第80話「『嫁教育』卒業と、新たな『傷痕』」
別荘最後の夜、私たちは三人、テラスに並んで、静かに海を眺めていた。
「……明日で、終わりか。……なんか、あっという間だったな」
清馬様が、どこか寂しそうに呟く。
「ああ。……色々と、あったな。……(ぼそりと)色々と、ありすぎた」
清継様の言葉に、私は『紅の水着』の数々のハプニングを思い出し、顔が熱くなった。
「そ、そうですね」
「でも、私、分かりました。あの『巫女の手記』の本当の意味が」
「「……?」」
「私が『毒』になるか『薬』になるか、じゃないんです。 ……私たち三人が、互いを信じられなくなった時に、私たちは『毒』になるんです」
「……」
「だから、私は、お二人を信じます。 お二人が、私を巡って『破滅』するような、弱い方たちではないって。 ……それが、私が見つけた『薬』です」
私の真っ直ぐな言葉に、双子は、顔を見合わせ、強く頷いた。
「(微笑み)ああ。君の言う通りだ。我々は、君が思っているよりも、強い」
「おう!もう、兄上と、あんなみっともねえ喧嘩はしねえ。 (小声で)琴葉の前以外なら、な」
「今、何か言ったか、清馬」
別荘での一週間が終わり、私たちは帝都の屋敷へと戻った。 玄関ホールでは、薫子様が、まるで全ての報告を受け終えたかのように、優雅に立って待っていた。
「あら、お帰りなさい。……ふふっ、随分と良い『顔』になったじゃないの、三人とも」
彼女は、特に、私を見つめた。
「『紅の水着』で、息子たちの理性を崩壊させ、そして、あなた自身が激怒し息子らを『導いた』そうね。 見事な『手綱さばき』だったわ」
「(顔を真っ赤にして)か、薫子様!そのご報告は、どこから……!?」
薫子様は、楽しそうに笑うと、パン、と手を叩いた。
「……合格よ、琴葉さん」
「え……?」
「あなたは、私が想像していた以上に、強く、そして、賢い『薬』だったわ。私の『嫁教育』、これにて『卒業』ですわ。おめでとう!」
「あ……ありがとうございます!」
「やったな、琴葉!」
(ようやく、あの嵐のような日々から、解放される……!)
私たちが、心の底から安堵の息をついた、その瞬間だった。
「……お待ちください、母上」
「あら、清継?私の『採点』に、何か不服でも?」
清継様は、母をまっすぐに見つめ返すと、先日、父上の書斎で見つけてしまった「真実」を、静かに口にした。

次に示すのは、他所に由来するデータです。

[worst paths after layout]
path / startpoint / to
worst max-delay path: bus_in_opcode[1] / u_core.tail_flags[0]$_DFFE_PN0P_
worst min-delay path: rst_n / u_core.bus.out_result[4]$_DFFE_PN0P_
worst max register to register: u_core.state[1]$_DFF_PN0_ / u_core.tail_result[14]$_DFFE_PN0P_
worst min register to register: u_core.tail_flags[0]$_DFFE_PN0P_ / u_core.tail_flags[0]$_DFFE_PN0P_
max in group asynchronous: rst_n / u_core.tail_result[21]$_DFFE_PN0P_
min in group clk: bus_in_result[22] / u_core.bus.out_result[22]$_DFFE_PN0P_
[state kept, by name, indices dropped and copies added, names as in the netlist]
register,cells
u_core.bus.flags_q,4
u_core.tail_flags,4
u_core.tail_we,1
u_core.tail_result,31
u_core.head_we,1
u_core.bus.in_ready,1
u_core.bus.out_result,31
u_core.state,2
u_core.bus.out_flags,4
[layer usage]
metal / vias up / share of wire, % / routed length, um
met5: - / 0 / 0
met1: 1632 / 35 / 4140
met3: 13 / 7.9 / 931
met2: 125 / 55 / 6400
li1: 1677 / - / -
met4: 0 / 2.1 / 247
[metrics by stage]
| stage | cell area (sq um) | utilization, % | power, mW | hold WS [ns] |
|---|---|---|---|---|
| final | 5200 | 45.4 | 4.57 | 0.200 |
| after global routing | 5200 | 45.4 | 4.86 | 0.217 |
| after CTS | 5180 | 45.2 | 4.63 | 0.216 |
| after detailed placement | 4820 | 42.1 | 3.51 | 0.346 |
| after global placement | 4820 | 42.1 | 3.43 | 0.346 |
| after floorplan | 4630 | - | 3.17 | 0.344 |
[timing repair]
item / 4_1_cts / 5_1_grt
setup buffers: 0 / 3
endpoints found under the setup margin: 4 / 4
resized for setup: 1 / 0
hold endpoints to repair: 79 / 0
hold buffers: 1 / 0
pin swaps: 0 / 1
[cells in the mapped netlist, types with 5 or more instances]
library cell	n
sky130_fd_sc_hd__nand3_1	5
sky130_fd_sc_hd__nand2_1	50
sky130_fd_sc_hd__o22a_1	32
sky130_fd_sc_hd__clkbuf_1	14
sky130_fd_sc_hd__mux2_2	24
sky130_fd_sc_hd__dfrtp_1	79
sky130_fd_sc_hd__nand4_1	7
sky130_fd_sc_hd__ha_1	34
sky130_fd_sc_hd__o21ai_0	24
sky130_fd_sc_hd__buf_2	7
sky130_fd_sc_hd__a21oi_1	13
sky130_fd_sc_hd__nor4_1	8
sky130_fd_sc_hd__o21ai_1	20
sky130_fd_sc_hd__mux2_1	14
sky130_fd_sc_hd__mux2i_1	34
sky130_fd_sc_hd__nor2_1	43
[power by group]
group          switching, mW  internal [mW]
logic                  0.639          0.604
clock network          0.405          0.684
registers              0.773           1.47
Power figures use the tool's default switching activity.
<file path="config.mk">
export PLATFORM = sky130hd
export DESIGN_NAME = au_issue
export DESIGN_NICKNAME = d
export VERILOG_FILES = /design/src/rtl/au_pkg.sv /design/src/rtl/au_issue_wdog.sv /design/src/rtl/au_issue.sv
export SDC_FILE = /design/constraint.sdc
export NUM_CORES = 1
export LEC_CHECK = 0
export BUFFER_PORTS_ARGS = -buffer_cell sky130_fd_sc_hd__buf_4
export CAP_MARGIN = 25
export CORE_UTILIZATION = 48
export DETAILED_ROUTE_END_ITERATION = 7
export GPL_ROUTABILITY_DRIVEN = 1
export PLACE_DENSITY = 0.84
export SETUP_SLACK_MARGIN = 0.4
export SLEW_MARGIN = 20
export SYNTH_ARGS = -nofsm -noshare
export SYNTH_HDL_FRONTEND = slang
export SYNTH_SLANG_ARGS = --single-unit
</file>
<file path="constraint.sdc">
create_clock -name clk -period 4.1 [get_ports clk]
set_clock_uncertainty 0.1 [all_clocks]
set_input_delay 0.205 -clock clk [delete_from_list [all_inputs] [get_ports clk]]
set_output_delay 0.205 -clock clk [all_outputs]
set_load 0.01 [all_outputs]
</file>
<file path="src/rtl/au_pkg.sv">
// Shared definitions for the arithmetic unit and its command issuer:
// widths, op/select codes, error codes, issuer FSM states and saturation helpers.
package au_pkg;

  localparam int W    = 24;
  localparam int FRAC = 14;

  localparam logic [1:0]   OP_DIV     = 2'b11;
  localparam logic [1:0]   YSEL_RECIP = 2'b10;
  localparam logic [W-2:0] SAT_MAG    = {(W-1){1'b1}};

  typedef enum logic [1:0] {
    ERR_OK = 2'b00,
    ERR_DZ = 2'b01,
    ERR_TO = 2'b10
  } au_err_e;

  typedef enum logic [1:0] {
    IDLE  = 2'b00,
    ISSUE = 2'b01,
    WAIT  = 2'b10,
    RESP  = 2'b11
  } au_issue_state_e;

  // Reciprocal divide with a zero magnitude divisor; -0 counts as zero.
  function automatic logic is_recip_dz(input logic [1:0] op, input logic [1:0] ysel,
                                       input logic [W-1:0] s);
    return (op == OP_DIV) && (ysel == YSEL_RECIP) && (s[W-2:0] == {(W-1){1'b0}});
  endfunction

  function automatic logic [W-1:0] dz_result(input logic [W-1:0] r, input logic [W-1:0] s);
    return {r[W-1] ^ s[W-1], SAT_MAG};
  endfunction

endpackage

</file>
<file path="src/rtl/au_issue_wdog.sv">
// WAIT-cycle watchdog for au_issue, only instantiated when AU_ISSUE_TIMEOUT_EN is defined.
// expired is registered and goes high during the TIMEOUT-th enabled cycle after clear.
module au_issue_wdog #(
  parameter int TIMEOUT = 100
) (
  input  logic clk,
  input  logic rst_n,
  input  logic clear,
  input  logic en,
  output logic expired
);

  localparam int CW = $clog2(TIMEOUT + 1);

  logic [CW-1:0] count_r;

  // Count enabled cycles; expired looks one count ahead so it is registered yet on time
  always_ff @(posedge clk or negedge rst_n) begin
    if (!rst_n) begin
      count_r <= {CW{1'b0}};
      expired <= 1'b0;
    end else if (clear) begin
      count_r <= {CW{1'b0}};
      expired <= 1'b0;
    end else if (en && !expired) begin
      count_r <= count_r + CW'(1);
      expired <= (count_r == CW'(TIMEOUT - 2));
    end else begin
      count_r <= count_r;
      expired <= expired;
    end
  end

endmodule

</file>
<file path="src/rtl/au_issue.sv">
// Command issuer for the AU start/done handshake with reciprocal divide-by-zero pre-screen.
// Define AU_ISSUE_TIMEOUT_EN to bound WAIT with a watchdog (rsp_err=10 on expiry).
module au_issue
  import au_pkg::*;
#(
  parameter int W       = au_pkg::W,
  parameter int FRAC    = au_pkg::FRAC,
  parameter int TAGW    = 4,
  parameter int TIMEOUT = 100
) (
  input  logic            clk,
  input  logic            rst_n,
  input  logic            req_valid,
  output logic            req_ready,
  input  logic [1:0]      req_op,
  input  logic [1:0]      req_ysel,
  input  logic [W-1:0]    req_r,
  input  logic [W-1:0]    req_s,
  input  logic [W-1:0]    req_imm,
  input  logic [TAGW-1:0] req_tag,
  output logic            au_start,
  output logic [W-1:0]    au_r,
  output logic [W-1:0]    au_s,
  output logic [W-1:0]    au_imm,
  output logic [1:0]      au_op_sel,
  output logic [1:0]      au_mul_y_sel,
  input  logic [W-1:0]    au_result,
  input  logic            au_done,
  input  logic            au_busy,
  output logic            rsp_valid,
  input  logic            rsp_ready,
  output logic [W-1:0]    rsp_data,
  output logic [TAGW-1:0] rsp_tag,
  output logic [1:0]      rsp_err
);

  au_issue_state_e state_r;
  logic            accept_s;
  logic            dz_s;
  logic            timeout_s;

  assign accept_s = req_valid && req_ready;
  assign dz_s     = is_recip_dz(req_op, req_ysel, req_s);

`ifdef AU_ISSUE_TIMEOUT_EN
  logic wdog_clear_s;
  logic wdog_en_s;

  // ISSUE always precedes WAIT, so clearing there restarts the count on every WAIT entry
  assign wdog_clear_s = (state_r == ISSUE);
  assign wdog_en_s    = (state_r == WAIT);

  au_issue_wdog #(
    .TIMEOUT (TIMEOUT)
  ) u_wdog (
    .clk     (clk),
    .rst_n   (rst_n),
    .clear   (wdog_clear_s),
    .en      (wdog_en_s),
    .expired (timeout_s)
  );
`else
  assign timeout_s = 1'b0;
`endif

  // Issuer FSM with all handshake, operand and response outputs registered
  always_ff @(posedge clk or negedge rst_n) begin
    if (!rst_n) begin
      state_r      <= IDLE;
      req_ready    <= 1'b0;
      au_start     <= 1'b0;
      au_r         <= {W{1'b0}};
      au_s         <= {W{1'b0}};
      au_imm       <= {W{1'b0}};
      au_op_sel    <= 2'b00;
      au_mul_y_sel <= 2'b00;
      rsp_valid    <= 1'b0;
      rsp_data     <= {W{1'b0}};
      rsp_tag      <= {TAGW{1'b0}};
      rsp_err      <= ERR_OK;
    end else begin
      au_start <= 1'b0;
      case (state_r)
        IDLE: begin
          req_ready <= 1'b1;
          if (accept_s) begin
            req_ready    <= 1'b0;
            au_r         <= req_r;
            au_s         <= req_s;
            au_imm       <= req_imm;
            au_op_sel    <= req_op;
            au_mul_y_sel <= req_ysel;
            rsp_tag      <= req_tag;
            if (dz_s) begin
              state_r   <= RESP;
              rsp_valid <= 1'b1;
              rsp_data  <= dz_result(req_r, req_s);
              rsp_err   <= ERR_DZ;
            end else begin
              // Start straight away when the AU is idle at the accept edge
              state_r  <= ISSUE;
              au_start <= !au_busy;
            end
          end else begin
            state_r <= IDLE;
          end
        end
        ISSUE: begin
          if (au_start) begin
            state_r <= WAIT;
          end else if (!au_busy) begin
            au_start <= 1'b1;
          end else begin
            state_r <= ISSUE;
          end
        end
        WAIT: begin
          if (au_done) begin
            state_r   <= RESP;
            rsp_valid <= 1'b1;
            rsp_data  <= au_result;
            rsp_err   <= ERR_OK;
          end else if (timeout_s) begin
            state_r   <= RESP;
            rsp_valid <= 1'b1;
            rsp_data  <= {W{1'b0}};
            rsp_err   <= ERR_TO;
          end else begin
            state_r <= WAIT;
          end
        end
        RESP: begin
          if (rsp_ready) begin
            state_r   <= IDLE;
            rsp_valid <= 1'b0;
            req_ready <= 1'b1;
          end else begin
            state_r <= RESP;
          end
        end
        default: begin
          state_r   <= IDLE;
          req_ready <= 1'b0;
          rsp_valid <= 1'b0;
        end
      endcase
    end
  end

endmodule
</file>
==> results of run 1 <==
[power breakdown]
group | internal (W) | leakage [nW] | switching [W]
clock | 0.000284 | 0.0956 | 0.000379
sequential | 0.00162 | 1.28 | 0.000379
combinational | 0.00130 | 1.94 | 0.000994
total | 0.00321 | 3.31 | 0.00175
[area by class of cell]
type | count | area, sq um | area share
clock buffer | 9 | 124 | 0.0173
multi-input combinational | 145 | 1370 | 0.191
clock inverter | 7 | 72.6 | 0.0101
timing repair buffer | 325 | 2710 | 0.378
tap | 105 | 131 | 0.0184
sequential | 110 | 2750 | 0.385
[worst max-delay path: stages]
cell and delay [ps]:
dlygate4sd3_1 550, buf_4 140, nor4_1 380, nand3_1 130, or3_4 390, a21oi_4 580
mux2_1 380
[cell families (layout without fill, tap and decap cells)]
kind of cell              after synthesis  in the layout  share of synthesized area
DFF                                   110            110                      0.656
other                                   1              1                   0.000894
AOI/OAI and AO/OA                      33             33                     0.0650
buffers and inverters                  15            341                     0.0197
muxes                                  81             81                      0.217
xor gates and xnor gates                1              1                    0.00209
and+or+nand+nor                        29             29                     0.0388
[layout by cell type (no fill, tap or decap), types with 2 or more instances in the layout]
| cell type | n |
|---|---|
| nand2_1 | 6 |
| mux2_2 | 80 |
| nor4_1 | 4 |
| clkinv_2 | 2 |
| buf_4 | 219 |
| o22a_1 | 23 |
| nor2_1 | 7 |
| dlygate4sd3_1 | 105 |
| a21o_1 | 2 |
| a21oi_1 | 2 |
| nand3_1 | 3 |
| dfrtp_1 | 110 |
| clkinvlp_4 | 2 |
| o21ai_0 | 3 |
| nand2b_1 | 2 |
| clkbuf_8 | 9 |
[through the flow]
| step | hold WS (ps) | instances |
|---|---|---|
| floorplan | -191 | 270 |
| global placement | 257 | 580 |
| detailed placement | 257 | 580 |
| global route | 111 | 701 |
| finish | 111 | 701 |
| CTS | 101 | 701 |
[metal layers]
metal,vias to the layer above,part of all wire,GRT usage
met1,1863,0.34,0.333
met2,215,0.53,0.610
met5,-,0,0
li1,1607,-,-
met3,59,0.084,0.0997
met4,0,0.043,0.150
[worst max-delay path by stage]
stage	slack (ps)	cells past startpoint	end	start
floorplan	2360	5	rsp_data[23]$_DFFE_PN0P_	req_s[1]
global placement	1710	6	rsp_data[23]$_DFFE_PN0P_	req_s[8]
detailed placement	1730	6	rsp_data[23]$_DFFE_PN0P_	req_s[8]
CTS	1560	7	rsp_data[23]$_DFFE_PN0P_	req_s[1]
global route	1410	7	rsp_data[23]$_DFFE_PN0P_	req_s[6]
finish	1500	7	rsp_data[23]$_DFFE_PN0P_	req_s[8]
[state kept, by name, indices dropped and copies added (netlist names)]
| register | cells |
|---|---|
| state_r | 2 |
| rsp_valid | 1 |
| rsp_data | 24 |
| au_r | 24 |
| au_imm | 24 |
| au_op_sel | 2 |
| au_mul_y_sel | 2 |
| req_ready | 1 |
| rsp_tag | 4 |
| au_s | 24 |
| au_start | 1 |
| rsp_err | 1 |
[cells in the mapped netlist, types with 2 or more instances]
library cell and number:
buf_2 6, o22a_1 23, a21oi_1 2, clkbuf_1 6, nand2b_1 2, buf_6 2
nand2_1 6, nand3_1 3, o21ai_0 3, nor2_1 7, dfrtp_1 110, nor4_1 4
a21o_1 2, mux2_2 80
==> metrics.md, run 1 <==
| Metric | Value |
|---|---|
| Status | finished clean |
| Yosys reg bits | 110 |
| Post-DP HPWL | 7640 um |
| Final wirelength | 14800 um |
| IO buf count | between 200 and 250 |
| Post-CTS setup buffer count | 0 |
| Wirelength per Cell | 21.1 um |
| Largest net degree at the start of global routing | between 80 and 90 |
| Achievable Freq | 385 MHz |
| Remaining antenna violation count after routing | 0 |
| CP Max Fanout | 25 |
| Inserted Clock Buffers | 9 |
| Pwr Total | 0.00496 W |
| Leakage power | 3.31 nW |
| Net Count, Synth | 380 |
| Deepest clock path buffer count | 2 |
| Overall global routing resource usage | 0.328 |
| Power Dens Cells | 693 mW/mm^2 |
| Post-CTS Hold Buffers | approximately 110 |
| Least-Margin Pin Slew | slightly below 1000 ps |
| Htree depth | 3 |
| Hold_sp | rsp_ready |
| Vias | 3744 |
| GPL Wtd Cong | around 0.74 |
| RSZ-0062 raised after global routing | false |
| DR vias/cell | 5.34 |
| Distinct cells, synth | 28 |
| Critical path arrival | 2760 ps |
| Min Tclk post-route | around 2600 ps |
| Total gr overflow | 0 |
| P&R area growth vs syn | 70.5% |
| FFs w/ async S/R, synth | 1.00 |
| Antenna cells | 0 |
| Yosys warns | 0 |
| Number of synthesized flops with an enable pin | 0 |
| Setup violators final | 0 |
| First-pass GRT wire length | roughly 22000 um |
| CTS tree | built |
| Post-CTS Resized | 0 |
| Endpoints failing hold | 0 |
| Area of the die | ~0.009 sq mm |
| Layout Utilization | 0.858 |
| Seq/Total Area, Yosys | 0.656 |
| Initial core utilization | 0.503 |
| Most used flip-flop cell after synthesis | dfrtp_1 |
| Layout cells sized above 1 | 0.537 |
| Slew Limit Fails | 0 |
| Drt drc | 0 |
| Initial antenna violation count | 0 |
| I/O pin total | 219 |
| R2r setup slk | 2010 ps |
| Final net count | ~700 |
| Pre-CTS setup slack | ~1700 ps |
| Placed cell areas | 0.00590 sq mm |
| Post-Syn Area per Cell | 15.5 sq um |
| DRT iter0 DRCs | about 170 |
| Row count | 33 |
| Worst endpoint required time | roughly 4300 ps |
| Die height | approximately 95 um |
| Synth Cell Area | 0.00420 sq mm |
| TNS Setup | 0 ps |
| Clk root buf | clkbuf_8 |
| CORE AREA | 0.00834 sq mm |
| Hold Path End | state_r[1]$_DFFE_PN0N_ |
| Drt pass-1 iters | 4 |
| Worst min path class | input pin to register |
| Final instance area | between 0.007 and 0.008 sq mm |
| R2r endpoint | rsp_data[23]$_DFFE_PN0P_ |
| Worst vdd ir | 0.000389 V |
| Setup Crit Path Kind | input pin to register |
| CP Capture Type | register |
| Vias in the first global route | a little over 4k |
| Startpoint Class | input pin |
| Crit share post-route | 0.633 |
| Slew HR | 0.352 |
| Die width | 95.5 um |
| Layout fillers | about 370 |
| Worst hold path cell count | 4 |
| RR Startpoint | state_r[1]$_DFFE_PN0N_ |
| # clock sinks | 110 |
| Post-route setup slack | between 1500 and 2000 ps |
| Worst-skew pair later-pin latency | 360 ps |
| Synthesized instance count | 270 |
| Largest area contributor in the netlist | dfrtp_1 |
| Area contributors post-synth | dfrtp_1, mux2_2, o22a_1 |
| Top cell type's share of synthesized area | 0.656 |
| Clock transition at path regs | 110 ps |
| Reg2Reg Depth | 5 |
| MaxCap Viol Count | 0 |
Note: power is estimated with default switching activity, not from simulation.
==> inputs of run 2 (changes only) <==
--- a/config.mk
+++ b/config.mk
@@ -7,10 +7,10 @@
 export LEC_CHECK = 0
 export BUFFER_PORTS_ARGS = -buffer_cell sky130_fd_sc_hd__buf_4
 export CAP_MARGIN = 25
-export CORE_UTILIZATION = 48
+export CORE_UTILIZATION = 45
 export DETAILED_ROUTE_END_ITERATION = 7
 export GPL_ROUTABILITY_DRIVEN = 1
-export PLACE_DENSITY = 0.84
+export PLACE_DENSITY = 0.8
 export SETUP_SLACK_MARGIN = 0.4
 export SLEW_MARGIN = 20
 export SYNTH_ARGS = -nofsm -noshare
==> constraint.sdc (replaced) <==
create_clock -name clk -period 2.6 [get_ports clk]
set_clock_uncertainty 0.1 [all_clocks]
set_input_delay 0.13 -clock clk [delete_from_list [all_inputs] [get_ports clk]]
set_output_delay 0.13 -clock clk [all_outputs]
set_load 0.01 [all_outputs]
==> run 2 against run 1 <==
Register-to-register slack got worse by 1200 ps. Sequential power increased by 54%. Critical path depth increased by 1. First-iteration DRC count decreased by 60%. Die area increased by 6.5%. Flip-flop and latch count unchanged. Largest power group unchanged.
==> metrics.md, run 2 (synthesis results as in run 1) <==
| Metric | Value |
|---|---|
| Setup Crit Path Kind | input pin to register |
| Drt drc | 0 (unchanged) |
| CORE AREA | 0.00889 sq mm (+6.6%) |
| Worst min path class | input pin to register |
| Deepest clock path buffer count | 2 (unchanged) |
| Power Dens Cells | 1070 mW/mm^2 (+54%) |
| RSZ-0062 raised after global routing | false |
| Post-CTS setup buffer count | 0 (unchanged) |
| Min Tclk post-route | 2140 ps |
| Clk root buf | clkbuf_8 |
| TNS Setup | 0 ps (unchanged) |
| Drt pass-1 iters | 4 (unchanged) |
| Most frequent cells in the layout | buf_4, dfrtp_1, dlygate4sd3_1 |
| Die height | 98.6 um (+3.2%) |
| Critical path arrival | 2320 ps (-440 ps) |
| Initial antenna violation count | 1 (+1) |
| Worst hold margin | 11.4 ps (-99.1 ps) |
| Leakage power | 3.35 nW (+1.1%) |
| Setup violators final | 0 (unchanged) |
| Die width | 98.6 um (+3.2%) |
| # clock sinks | 110 (unchanged) |
| Vias | 3496 (-6.6%) |
| CP Max Fanout | 24 (-4.0%) |
| Status | finished clean |
| Row count | 34 (+3.0%) |
| Worst hold path cell count | 4 (unchanged) |
| First-pass GRT wire length | 19600 um (-9.8%) |
| Post-route setup slack | 458 ps (-1050 ps) |
| Initial core utilization | 0.472 (-0.0311) |
| Total gr overflow | 0 (unchanged) |
| Pre-CTS setup slack | 598 ps (-1130 ps) |
| Layout Utilization | 0.815 (-0.0424) |
| Post-DP HPWL | 7440 um (-2.7%) |
| IO buf count | 217 (unchanged) |
| Final net count | 704 (+0.43%) |
| Worst-skew pair later-pin latency | 350 ps (about the same) |
| Vias in the first global route | 3870 (-6.3%) |
| Final wirelength | 12100 um (-18%) |
| Startpoint Class | input pin |
| Largest net degree at the start of global routing | 58 (-34%) |
| Remaining antenna violation count after routing | 0 (unchanged) |
| Inserted Clock Buffers | 9 (unchanged) |
| GPL Wtd Cong | 0.776 (+5.0%) |
| Reg2Reg Depth | 4 (-1) |
| Final std cells w/o fill | 709 (+1.1%) |
| DR vias/cell | 4.93 (-7.7%) |
| Post-placement cell count | 585 (+0.86%) |
| Achievable Freq | about 470 MHz |
| Htree depth | 3 (unchanged) |
| Most common cell after layout, fill and taps aside | buf_4 |
| Slew Limit Fails | 0 (unchanged) |
| Worst vdd ir | 0.000661 V (+70%) |
| CP Capture Type | register |
| Wirelength per Cell | 17.1 um (-19%) |
| P&R area growth vs syn | 72.8% |
| I/O pin total | 219 (unchanged) |
| CTS tree | built |
| Layout cells sized above 1 | 0.539 (+0.00232) |
| Crit share post-route | 0.824 |
| Clock transition at path regs | 100 ps (about the same) |
| DRT iter0 DRCs | 70 (-60%) |
| Area of the die | 0.00971 sq mm (+6.5%) |
| MaxCap Viol Count | 0 (unchanged) |
| Overall global routing resource usage | 0.259 (-0.0689) |
| Worst endpoint required time | 2780 ps (-1480 ps) |
| Endpoints failing hold | 0 (unchanged) |
-- run 2: cell type report --
type                    instances  area, sq um
repair buffers                328         2760
flip-flops and latches        110         2750
fillers                       474         1640
multi-input cells             145         1370
well taps                     108          135
clock buffers                  10          128
clock inverters                 6         93.8
diodes                          2         5.00
-- run 2: final timing paths --
path	startpoint	endpoint	slack [ps]
max	req_s[11]	rsp_data[3]$_DFFE_PN0P_	460
min	rsp_ready	state_r[0]$_DFFE_PN0N_	10
max reg2reg	state_r[1]$_DFFE_PN0N_	au_s[23]$_DFFE_PN0P_	800
min reg2reg	rsp_data[23]$_DFFE_PN0P_	rsp_data[23]$_DFFE_PN0P_	400
max in group asynchronous	rst_n	rsp_data[10]$_DFFE_PN0P_	1540
min in group asynchronous	rst_n	au_imm[11]$_DFFE_PN0P_	80
-- run 2: power breakdown --
group / internal (W) / switching [W] / total (W) / leakage, nW
clock network: 0.000551 / 0.000577 / 0.00113 / 0.107
registers: 0.00256 / 0.000529 / 0.00309 / 1.28
logic: 0.00207 / 0.00143 / 0.00350 / 1.97
total: 0.00518 / 0.00254 / 0.00772 / 3.35
-- run 2: metal layers --
layer / global-route usage / part of all wire / up-vias
met3: 0.0688 / 0.073 / 19
met1: 0.312 / 0.39 / 1702
li1: - / - / 1623
met5: 0 / 0 / -
met4: 0.0781 / 0.019 / 0
met2: 0.457 / 0.51 / 152
-- run 2: what timing repair did --
item                                   CTS  global route
gates resized for setup                  0             2
hold buffers                           105             0
endpoints found under the hold margin  214             0
setup endpoints to repair                0            24
-- run 2: metrics by stage --
step | total power, W | area, sq um
finish | 0.00772 | 7250
floorplan | 0.00466 | 4200
detailed placement | 0.00643 | 5950
global route | 0.00815 | 7250
global placement | 0.00630 | 5950
CTS | 0.00769 | 7220
-- run 2: worst max-delay path, cell delays in order --
cell and delay (ps):
dlygate4sd3_1 550, buf_4 140, nor4_1 370, nand3_1 140, or3_4 390, a21oi_4 170, buf_6 220, o22a_1 190
==> inputs of run 3 (changes only) <==
--- a/config.mk
+++ b/config.mk
@@ -7,10 +7,10 @@
 export LEC_CHECK = 0
 export BUFFER_PORTS_ARGS = -buffer_cell sky130_fd_sc_hd__buf_4
 export CAP_MARGIN = 25
-export CORE_UTILIZATION = 45
+export CORE_UTILIZATION = 41
 export DETAILED_ROUTE_END_ITERATION = 7
 export GPL_ROUTABILITY_DRIVEN = 1
-export PLACE_DENSITY = 0.8
+export PLACE_DENSITY = 0.77
 export SETUP_SLACK_MARGIN = 0.4
 export SLEW_MARGIN = 20
 export SYNTH_ARGS = -nofsm -noshare
==> constraint.sdc (replaced) <==
create_clock -name clk -period 1.8 [get_ports clk]
set_clock_uncertainty 0.1 [all_clocks]
set_input_delay 0.09 -clock clk [delete_from_list [all_inputs] [get_ports clk]]
set_output_delay 0.09 -clock clk [all_outputs]
set_load 0.01 [all_outputs]
==> run 3 against run 2 <==
Clock power increased by 37%. Cell count increased by 6.5%. Combinational power is 73% higher. Largest power group unchanged.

「いいえ。……琴葉さんの『試練』が終わったのでしたら、次は、母上が、ご自身の『過去』について、話していただく番ですね」
薫子様の、笑顔が、止まった。
「とぼけないでください。 ……父上の書斎の、鍵のかかった引き出しにあった、『事件記録』とやらを、私は見てしまいました」
「事件記録……?」
清馬様が、怪訝な顔をする。
「…ある『庶民の女』を巡る対立の末に、叔父上は力を暴走させ、近衛家から『永久追放』された、と……」
清継様の、あまりに冷たく、そして悲しい「問い」が、ホールに響き渡る。
「『二人の兄弟』と、『一人の庶民の女』。……そして、『破滅』」
「母上。あなたが、あれほどまでに『巫女の手記』に固執し、我々を試した理由……」
「……その『庶民の女』とは、まさか、あなたご自身のことでは、ありませんか?」
「(清継の肩を掴み)おい、兄上!どういうことだよ!」
清馬様が、激しく動揺して叫んだ。
「母上が、庶民だ...と?何、言って……!」
(え?薫子様が……庶民?私と、同じ…?)
(だから…。だから、あの人は、私に、自分を重ねて……?)
(あの『毒か薬か』という問いは、薫子様自身が、過去に突きつけられた、問い…?)
その、凍てつくような沈黙を破ったのは、階段の上から降ってきた、低い声だった。
「…そこまでだ、清継」
「……!父上」
当主・清顕様が、厳かな表情で、そこに立っていた。
「お前が、その『記録』に気づいたか。 …薫子。もう、遊びは終わりだ」
「…………」
私は、見た。 いつも、私たちを弄そぶように、余裕の笑みを浮かべていた薫子様の顔から、一切の表情が、消えていた。